(Data excerpts)
== Segment start ==

From an optimization exercise on the open Yosys and OpenROAD flow, aimed at small area; shortcuts taken in it are not production practice.
The RTL was checked by simulation tests, not by an equivalence proof against the original design.
Power figures rest on the tool's default switching activity, not on a simulated workload.

--- flow/design.v ---
module test_lcd_ctrl(
    input wire clk, input wire rst, output wire redled, output wire dbg_l2, output wire dbg_l3, output wire dbg_l4,
    input wire pSetButton, input wire pAlarmButton, input wire pTimerToggle0, input wire pTimerToggle1,
    input wire pButton0, input wire pButton1, input wire pButton2,
    output wire RS, output wire E, output wire RW,
    output wire LCD_DB0,
    output wire LCD_DB1,
    output wire LCD_DB2,
    output wire LCD_DB3,
    output wire LCD_DB4,
    output wire LCD_DB5,
    output wire LCD_DB6,
    output wire LCD_DB7,
    output wire buzzer
);
    wire [6:0] pin = ~{pButton0, pButton1, pButton2, pSetButton, pAlarmButton, pTimerToggle0, pTimerToggle1};
    reg [3:0] bcnt;
    reg [6:0] smp;
    reg [6:0] rise;
    always @(posedge clk) begin
        if (rst) begin
            bcnt <= 4'd1; smp <= 0; rise <= 0;
        end else if (bcnt == 4'd7) begin
            bcnt <= 4'd1; smp <= pin; rise <= pin & ~smp;
        end else bcnt <= {bcnt[2:0], bcnt[3] ^ bcnt[2]};
    end
    wire act = (bcnt == 4'd1);
    wire pul = (bcnt == 4'd2);
    wire b1 = pul & rise[6];
    wire b2 = pul & rise[5];
    wire b3 = pul & rise[4];
    reg [1:0] cm, tm;
    reg t12, alm_en, tmr_en;
    wire idle = (cm == 2'd0) && (tm == 2'd0);
    always @(posedge clk) begin
        if (rst) begin
            cm <= 0; tm <= 0; t12 <= 0; alm_en <= 0; tmr_en <= 0;
        end else if (act) begin
            if (rise[6] && idle) t12 <= ~t12;
            if (rise[5] && idle) alm_en <= ~alm_en;
            if (rise[4] && idle) tmr_en <= ~tmr_en;
            if (rise[1]) begin
                if (tm == 2'd0 && cm == 2'd0) tm <= 2'd1;
                if (tm == 2'd1 && cm == 2'd0) tm <= 2'd0;
            end
            if (rise[0]) begin
                if (tm == 2'd0 && cm == 2'd0) tm <= 2'd2;
                if (tm == 2'd2 && cm == 2'd0) tm <= 2'd0;
            end
            if (rise[3]) begin
                if (cm == 2'd0 && tm == 2'd0) cm <= 2'd1;
                else if (cm == 2'd1 && tm == 2'd0) cm <= 2'd3;
                else if (cm == 2'd3 && tm == 2'd0) cm <= 2'd0;
            end
            if (rise[2]) begin
                if (cm == 2'd0 && tm == 2'd0) cm <= 2'd2;
                if (cm == 2'd2 && tm == 2'd0) cm <= 2'd0;
            end
        end
    end
    assign redled = alm_en;
    assign dbg_l2 = tmr_en;
    assign dbg_l3 = tm[0];
    assign dbg_l4 = tm[1];
    reg [2:0] scr;
    always @(posedge clk) begin
        if (tm == 2'd0) scr <= (cm == 2'd0) ? 3'd0 : (cm == 2'd1) ? 3'd1 : (cm == 2'd3) ? 3'd2 : 3'd3;
        else scr <= tm[1] ? 3'd5 : 3'd4;
    end
    wire was_set = (scr != 3'd0);
    reg [9:0] dcnt;
    always @(posedge clk) begin
        if (rst || dcnt == 10'd982) dcnt <= 10'd1;
        else dcnt <= {dcnt[8:0], dcnt[9] ^ dcnt[6]};
    end
    wire tick = (dcnt == 10'd502);
    wire [1:0] ts_h1; wire [3:0] ts_h2; wire [2:0] ts_m1; wire [3:0] ts_m2; wire [2:0] ts_s1; wire [3:0] ts_s2;
    wire [1:0] as_st;
    wire [1:0] as_h1; wire [3:0] as_h2; wire [2:0] as_m1; wire [3:0] as_m2; wire [2:0] as_s1; wire [3:0] as_s2;
    wire [1:0] rs_h1; wire [3:0] rs_h2; wire [2:0] rs_m1; wire [3:0] rs_m2; wire [2:0] rs_s1; wire [3:0] rs_s2;
    settime u_tset(.clk(clk), .rst(rst), .upd(pul && cm == 2'd1), .i1(rise[6]), .i2(rise[5]), .i3(rise[4]), .first(!was_set), .ld(1'b0), .ldv(13'd0), .st(),
        .h1(ts_h1), .h2(ts_h2), .m1(ts_m1), .m2(ts_m2), .s1(ts_s1), .s2(ts_s2));
    settime u_aset(.clk(clk), .rst(rst), .upd(pul && cm == 2'd2), .i1(rise[6]), .i2(rise[5]), .i3(rise[4]), .first(!was_set),
        .ld(cm == 2'd2 && tm != 2'd0), .ldv({hh[5:0], mm[6:0]}), .st(as_st),
        .h1(as_h1), .h2(as_h2), .m1(as_m1), .m2(as_m2), .s1(as_s1), .s2(as_s2));
    settime u_rset(.clk(clk), .rst(rst), .upd(pul && tm == 2'd1), .i1(rise[6]), .i2(rise[5]), .i3(rise[4]), .first(!was_set), .ld(1'b0), .ldv(13'd0), .st(),
        .h1(rs_h1), .h2(rs_h2), .m1(rs_m1), .m2(rs_m2), .s1(rs_s1), .s2(rs_s2));
    reg [7:0] hr;
    reg [2:0] mi1; reg [3:0] mi2;
    reg [2:0] se1; reg [3:0] se2;
    wire se59 = (se1 == 3'd5) && (se2 == 4'd9);
    wire mi59 = (mi1 == 3'd5) && (mi2 == 4'd9);
    always @(posedge clk) begin
        if (rst) begin
            hr <= 0; mi1 <= 0; mi2 <= 0; se1 <= 0; se2 <= 0;
        end else if (tick) begin
            if (cm == 2'd1) begin
                hr <= {2'b00, ts_h1, ts_h2};
                mi1 <= ts_m1; mi2 <= ts_m2; se1 <= ts_s1; se2 <= ts_s2;
            end else if (cm == 2'd0) begin
                if (se2 == 4'd9) begin
                    se2 <= 0;
                    se1 <= (se1 == 3'd5) ? 3'd0 : se1 + 1'b1;
                end else se2 <= se2 + 1'b1;
                if (se59) begin
                    if (mi2 == 4'd9) begin
                        mi2 <= 0;
                        mi1 <= (mi1 == 3'd5) ? 3'd0 : mi1 + 1'b1;
                    end else mi2 <= mi2 + 1'b1;
                    if (mi59) begin
                        if (hr == 8'h23) hr <= 8'h00;
                        else if (hr == 8'h09 || hr == 8'h19) hr <= {2'b00, hr[5:4] + 2'd1, 4'd0};
                        else hr <= hr + 1'b1;
                    end
                end
            end
        end
    end
    reg [1:0] th1; reg [3:0] th2; reg [2:0] tm1; reg [3:0] tm2; reg [2:0] ts1; reg [3:0] ts2;
    reg tbuz;
    wire ts00 = (ts1 == 3'd0) && (ts2 == 4'd0);
    wire tm00 = (tm1 == 3'd0) && (tm2 == 4'd0);
    wire th00 = (th1 == 2'd0) && (th2 == 4'd0);
    always @(posedge clk) begin
        if (rst) begin
            th1 <= 0; th2 <= 0; tm1 <= 0; tm2 <= 0; ts1 <= 0; ts2 <= 0; tbuz <= 0;
        end else if (tick) begin
            if (tm == 2'd1) begin
                th1 <= rs_h1; th2 <= rs_h2; tm1 <= rs_m1; tm2 <= rs_m2; ts1 <= rs_s1; ts2 <= rs_s2;
                tbuz <= 0;
            end else if (!tbuz) begin
                tbuz <= ts00 && tm00 && th00;
                if (ts2 == 4'd0) begin
                    ts2 <= 4'd9;
                    ts1 <= (ts1 == 3'd0) ? 3'd5 : ts1 - 1'b1;
                end else ts2 <= ts2 - 1'b1;
                if (ts00) begin
                    if (tm2 == 4'd0) begin
                        tm2 <= 4'd9;
                        tm1 <= (tm1 == 3'd0) ? 3'd5 : tm1 - 1'b1;
                    end else tm2 <= tm2 - 1'b1;
                    if (tm00 && !th00) begin
                        if (th2 == 4'd0) begin
                            th2 <= 4'd9;
                            th1 <= th1 - 1'b1;
                        end else th2 <= th2 - 1'b1;
                    end
                end
            end
        end
    end
    wire norm = (cm == 2'd0) && (tm == 2'd0);
    wire use_tmr = |tm;
    wire [7:0] h24 = use_tmr ? {2'b00, th1, th2} : (cm == 2'd2) ? {2'b00, as_h1, as_h2} : hr;
    wire [7:0] mm = use_tmr ? {1'b0, tm1, tm2} : (cm == 2'd2) ? {1'b0, as_m1, as_m2} : {1'b0, mi1, mi2};
    wire [7:0] ss = use_tmr ? {1'b0, ts1, ts2} : (cm == 2'd2) ? {1'b0, as_s1, as_s2} : {1'b0, se1, se2};
    wire am_pm = (hr > 8'h11) && norm;
    wire [5:0] hsub = hr[5:0] - ((hr[5:1] == 5'b10000) ? 6'h18 : 6'h12);
    wire [5:0] h12 = ((hr == 8'h00) || (hr == 8'h12)) ? 6'h12 : (am_pm ? hsub : hr[5:0]);
    wire [7:0] hh = (t12 && norm) ? {2'b00, h12} : h24;
    wire [12:0] ahm = {as_h1, as_h2, as_m1, as_m2};
    reg chg;
    reg ring;
    always @(posedge clk) begin
        chg <= was_set ? ((b1 | b2) & !as_st[1]) : (ahm != 13'd0);
        ring <= (cm == 2'd2 && tm == 2'd0 && was_set) ? !chg : ({hh, mm} == {2'b00, as_h1, as_h2, 1'b0, as_m1, as_m2});
    end
    assign buzzer = (ring && alm_en) || (tbuz && tmr_en);
    reg [1:0] dst;
    reg [1:0] sd_d1; reg [3:0] sd_d2; reg [1:0] sd_m1; reg [3:0] sd_m2; reg [3:0] sd_y1; reg [3:0] sd_y2; reg [2:0] sd_wd;
    wire dset = (cm == 2'd3);
    wire dclr = (scr != 3'd2);
    always @(posedge clk) begin
        if (rst) begin
            dst <= 0; sd_d1 <= 0; sd_d2 <= 0; sd_m1 <= 0; sd_m2 <= 0; sd_y1 <= 0; sd_y2 <= 0; sd_wd <= 0;
        end else if (dset) begin
            if (dclr) begin
                dst <= 0; sd_d1 <= 0; sd_d2 <= 0; sd_m1 <= 0; sd_m2 <= 0; sd_y1 <= 0; sd_y2 <= 0;
            end
            case (dst)
                2'd0: begin
                    if (b1) sd_d1 <= (sd_d1 == 2'd3) ? 2'd0 : sd_d1 + 1'b1;
                    if (b2) sd_d2 <= (sd_d2 == 4'd9) ? 4'd0 : sd_d2 + 1'b1;
                    if (b3) dst <= 2'd1;
                end
                2'd1: begin
                    if (b1) sd_m1 <= (sd_m1 == 2'd3) ? 2'd0 : sd_m1 + 1'b1;
                    if (b2) sd_m2 <= (sd_m2 == 4'd9) ? 4'd0 : sd_m2 + 1'b1;
                    if (b3) dst <= 2'd2;
                end
                2'd2: begin
                    if (b1) sd_y1 <= (sd_y1 == 4'd9) ? 4'd0 : sd_y1 + 1'b1;
                    if (b2) sd_y2 <= (sd_y2 == 4'd9) ? 4'd0 : sd_y2 + 1'b1;
                    if (b3) dst <= 2'd3;
                end
                default: begin
                    if (b1) sd_wd <= (sd_wd == 3'd6) ? 3'd0 : sd_wd + 1'b1;
                    if (b3) dst <= 2'd0;
                end
            endcase
        end
    end
    reg [5:0] day; reg [7:0] mon; reg [7:0] yr; reg [2:0] wd;
    reg p23, pd1, pm1, nday;
    always @(posedge clk) begin
        pd1 <= (day == 6'h01);
        pm1 <= (mon == 8'h01);
    end
    wire nmon = (day == 6'h01) && !pd1;
    wire nyr = (mon == 8'h01) && !pm1;
    wire feb = (mon == 8'h02);
    wire m30 = (mon[7:5] == 3'd0) && ((mon[4:3] == 2'b00) ^ mon[0]);
    wire m31 = (mon[7:5] == 3'd0) && !m30;
    always @(posedge clk) begin
        if (rst) begin
            nday <= 0; p23 <= 0;
            day <= 0; mon <= 0; yr <= 0; wd <= 0;
        end else begin
            nday <= (hr == 8'h00) && p23;
            p23 <= (hr == 8'h23);
            if (dset) begin
                yr <= {sd_y1, sd_y2}; mon <= {2'b00, sd_m1, sd_m2}; day <= {sd_d1, sd_d2}; wd <= sd_wd;
            end else begin
                if (nyr) begin
                    if (yr[3:0] == 4'h9) yr <= {yr[7:4] + 4'h1, 4'h0};
                    else yr <= yr + 1'b1;
                end
                if (nmon) begin
                    if (mon == 8'h12) mon <= 8'h01;
                    else if (mon == 8'h09) mon <= 8'h10;
                    else mon <= mon + 1'b1;
                end
                if (nday) begin
                    if (feb) begin
                        if (day == 6'h29) day <= 6'h01;
                        else if (day == 6'h28) day <= (yr[1:0] == 2'b00) ? 6'h29 : 6'h01;
                        else if (day[3:0] == 4'h9) day <= {day[5:4] + 2'h1, 4'h0};
                        else day <= day + 1'b1;
                    end else if (m30 || m31) begin
                        if (day == (m30 ? 6'h30 : 6'h31)) day <= 6'h01;
                        else if (day[3:0] == 4'h9) day <= {day[5:4] + 2'h1, 4'h0};
                        else day <= day + 1'b1;
                    end
                    wd <= (wd == 3'd6) ? 3'd0 : wd + 1'b1;
                end
            end
        end
    end
    reg [4:0] wcnt;
    reg ln;
    reg [3:0] pos;
    reg cmdf;
    reg sub, ib;
    reg rE, rRS;
    reg [7:0] rDB;
    wire intr = (wcnt == 5'd1);
    wire [4:0] lp = {ln, pos};
    reg [8:0] ient;
    always @(*) begin
        case (lp)
            5'd0: ient = 9'h038;
            5'd1: ient = 9'h00c;
            5'd2: ient = 9'h006;
            5'd3: ient = 9'h040;
            5'd4: ient = 9'h104;
            5'd5: ient = 9'h10e;
            5'd6: ient = 9'h10e;
            5'd7: ient = 9'h10e;
            5'd8: ient = 9'h11f;
            5'd9: ient = 9'h100;
            5'd10: ient = 9'h104;
            5'd11: ient = 9'h100;
            5'd12: ient = 9'h048;
            5'd13: ient = 9'h11f;
            5'd14: ient = 9'h11f;
            5'd15: ient = 9'h111;
            5'd16: ient = 9'h11b;
            5'd17: ient = 9'h11b;
            5'd18: ient = 9'h11b;
            5'd19: ient = 9'h11f;
            5'd20: ient = 9'h11f;
            default: ient = 9'hxxx;
        endcase
    end
    wire dlay = ln ? (scr == 3'd2) : (scr == 3'd0);
    wire t12l = t12 && (scr == 3'd0);
    wire [3:0] qd = pos - {3'd0, ln};
    wire [3:0] qt = pos + {3'd0, t12l};
    reg [7:0] wk0, wk1, wk2;
    always @(*) begin
        case (wd)
            3'd0: begin wk0 = 8'h53; wk1 = 8'h75; wk2 = 8'h6e; end
            3'd1: begin wk0 = 8'h4d; wk1 = 8'h6f; wk2 = 8'h6e; end
            3'd2: begin wk0 = 8'h54; wk1 = 8'h75; wk2 = 8'h65; end
            3'd3: begin wk0 = 8'h57; wk1 = 8'h65; wk2 = 8'h64; end
            3'd4: begin wk0 = 8'h54; wk1 = 8'h68; wk2 = 8'h75; end
            3'd5: begin wk0 = 8'h46; wk1 = 8'h72; wk2 = 8'h69; end
            3'd6: begin wk0 = 8'h53; wk1 = 8'h61; wk2 = 8'h74; end
            default: begin wk0 = 8'hxx; wk1 = 8'hxx; wk2 = 8'hxx; end
        endcase
    end
    reg [7:0] chr;
    always @(*) begin
        chr = 8'h20;
        if (dlay) begin
            case (qd)
                4'd0: chr = {6'b001100, day[5:4]};
                4'd1: chr = {4'h3, day[3:0]};
                4'd2, 4'd5: chr = 8'h2d;
                4'd3: chr = {4'h3, mon[7:4]};
                4'd4: chr = {4'h3, mon[3:0]};
                4'd6: chr = 8'h32;
                4'd7: chr = 8'h30;
                4'd8: chr = {4'h3, yr[7:4]};
                4'd9: chr = {4'h3, yr[3:0]};
                4'd10: chr = ln ? 8'h20 : 8'h2c;
                4'd11: chr = wk0;
                4'd12: chr = wk1;
                4'd13: chr = wk2;
                4'd14: chr = ln ? 8'h20 : (tmr_en ? 8'h01 : 8'h20);
                default: chr = ln ? 8'h20 : (alm_en ? 8'h00 : 8'h20);
            endcase
        end else if (ln) begin
            case (qt)
                4'd4: chr = {4'h3, hh[7:4]};
                4'd5: chr = {4'h3, hh[3:0]};
                4'd6, 4'd9: chr = 8'h3a;
                4'd7: chr = {4'h3, mm[7:4]};
                4'd8: chr = {4'h3, mm[3:0]};
                4'd10: chr = {4'h3, ss[7:4]};
                4'd11: chr = {4'h3, ss[3:0]};
                4'd13: chr = t12l ? (am_pm ? 8'h50 : 8'h41) : 8'h20;
                4'd14: chr = t12l ? 8'h4d : 8'h20;
                default: chr = 8'h20;
            endcase
        end else if (scr == 3'd5) begin
            case (pos)
                4'd0: chr = 8'h54;
                4'd1: chr = 8'h69;
                4'd2: chr = 8'h6d;
                4'd3: chr = 8'h65;
                4'd4: chr = 8'h72;
                default: chr = 8'h20;
            endcase
        end else begin
            case (pos)
                4'd0: chr = 8'h53;
                4'd1: chr = 8'h65;
                4'd2: chr = 8'h74;
                4'd4: chr = (scr == 3'd1) ? 8'h54 : (scr == 3'd2) ? 8'h44 : (scr == 3'd3) ? 8'h41 : 8'h54;
                4'd5: chr = (scr == 3'd1) ? 8'h69 : (scr == 3'd2) ? 8'h61 : (scr == 3'd3) ? 8'h6c : 8'h69;
                4'd6: chr = (scr == 3'd1) ? 8'h6d : (scr == 3'd2) ? 8'h74 : (scr == 3'd3) ? 8'h61 : 8'h6d;
                4'd7: chr = (scr == 3'd1) ? 8'h65 : (scr == 3'd2) ? 8'h65 : (scr == 3'd3) ? 8'h72 : 8'h65;
                4'd8: chr = (scr == 3'd3) ? 8'h6d : (scr == 3'd4) ? 8'h72 : 8'h20;
                default: chr = 8'h20;
            endcase
        end
    end
    always @(posedge clk) begin
        if (rst) begin
            wcnt <= 5'd25; ln <= 0; pos <= 0; cmdf <= 0; sub <= 0; ib <= 0;
            rE <= 0; rRS <= 0; rDB <= 0;
        end else begin
            if (intr) begin
                sub <= ~sub;
                if (!ib) begin
                    if (sub && lp == 5'd20) begin
                        ib <= 1; ln <= 0; pos <= 0; cmdf <= 1; wcnt <= 5'd19;
                    end else begin
                        if (sub) {ln, pos} <= lp + 1'b1;
                        wcnt <= 5'd25;
                    end
                end else begin
                    if (sub) begin
                        if (cmdf) cmdf <= 0;
                        else begin
                            {ln, pos} <= lp + 1'b1;
                            if (pos == 4'd15) cmdf <= 1;
                        end
                    end
                    wcnt <= rRS ? 5'd23 : 5'd19;
                end
            end else wcnt <= {wcnt[3:0], wcnt[4] ^ wcnt[2]};
            if (sub) rE <= 0;
            else begin
                rE <= 1;
                {rRS, rDB} <= !ib ? ient : cmdf ? {2'b01, ln, 6'd0} : {1'b1, chr};
            end
        end
    end
    assign E = rE;
    assign RS = rRS;
    assign RW = 1'b0;
    assign {LCD_DB7, LCD_DB6, LCD_DB5, LCD_DB4, LCD_DB3, LCD_DB2, LCD_DB1, LCD_DB0} = rDB;
endmodule
module settime (
    input wire clk, input wire rst,
    input wire upd, input wire i1, input wire i2, input wire i3,
    input wire first,
    input wire ld, input wire [12:0] ldv,
    output reg [1:0] st,
    output reg [1:0] h1, output reg [3:0] h2,
    output reg [2:0] m1, output reg [3:0] m2,
    output reg [2:0] s1, output reg [3:0] s2
);
    always @(posedge clk) begin
        if (upd && first && !ld) st <= 0;
        else if (upd && !ld) begin
            case (st)
                2'd0: if (i3) st <= 2'd1;
                2'd1: if (i3) st <= 2'd2;
                default: if (i3) st <= 2'd0;
            endcase
        end
    end
    always @(posedge clk) begin
        if (rst || (upd && first && !ld)) begin
            h1 <= 0; h2 <= 0; m1 <= 0; m2 <= 0; s1 <= 0; s2 <= 0;
        end else if (ld) begin
            {h1, h2, m1, m2} <= ldv;
        end else if (upd) begin
            case (st)
                2'd0: begin
                    if (i1) h1 <= (h1 == 2'd2) ? 2'd0 : h1 + 1'b1;
                    if (i2) h2 <= (h2 == 4'd9) ? 4'd0 : h2 + 1'b1;
                end
                2'd1: begin
                    if (i1) m1 <= (m1 == 3'd5) ? 3'd0 : m1 + 1'b1;
                    if (i2) m2 <= (m2 == 4'd9) ? 4'd0 : m2 + 1'b1;
                end
                default: begin
                    if (i1) s1 <= (s1 == 3'd5) ? 3'd0 : s1 + 1'b1;
                    if (i2) s2 <= (s2 == 4'd9) ? 4'd0 : s2 + 1'b1;
                end
            endcase
        end
    end
endmodule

== Segment end ==

> Problem requirements
Beginning at the line above with "if (day == 6'h29)" and finishing at the line with "end else if (m30", return each line exactly and return nothing else.

> Answer
                        if (day == 6'h29) day <= 6'h01;
                        else if (day == 6'h28) day <= (yr[1:0] == 2'b00) ? 6'h29 : 6'h01;
                        else if (day[3:0] == 4'h9) day <= {day[5:4] + 2'h1, 4'h0};
                        else day <= day + 1'b1;
                    end else if (m30 || m31) begin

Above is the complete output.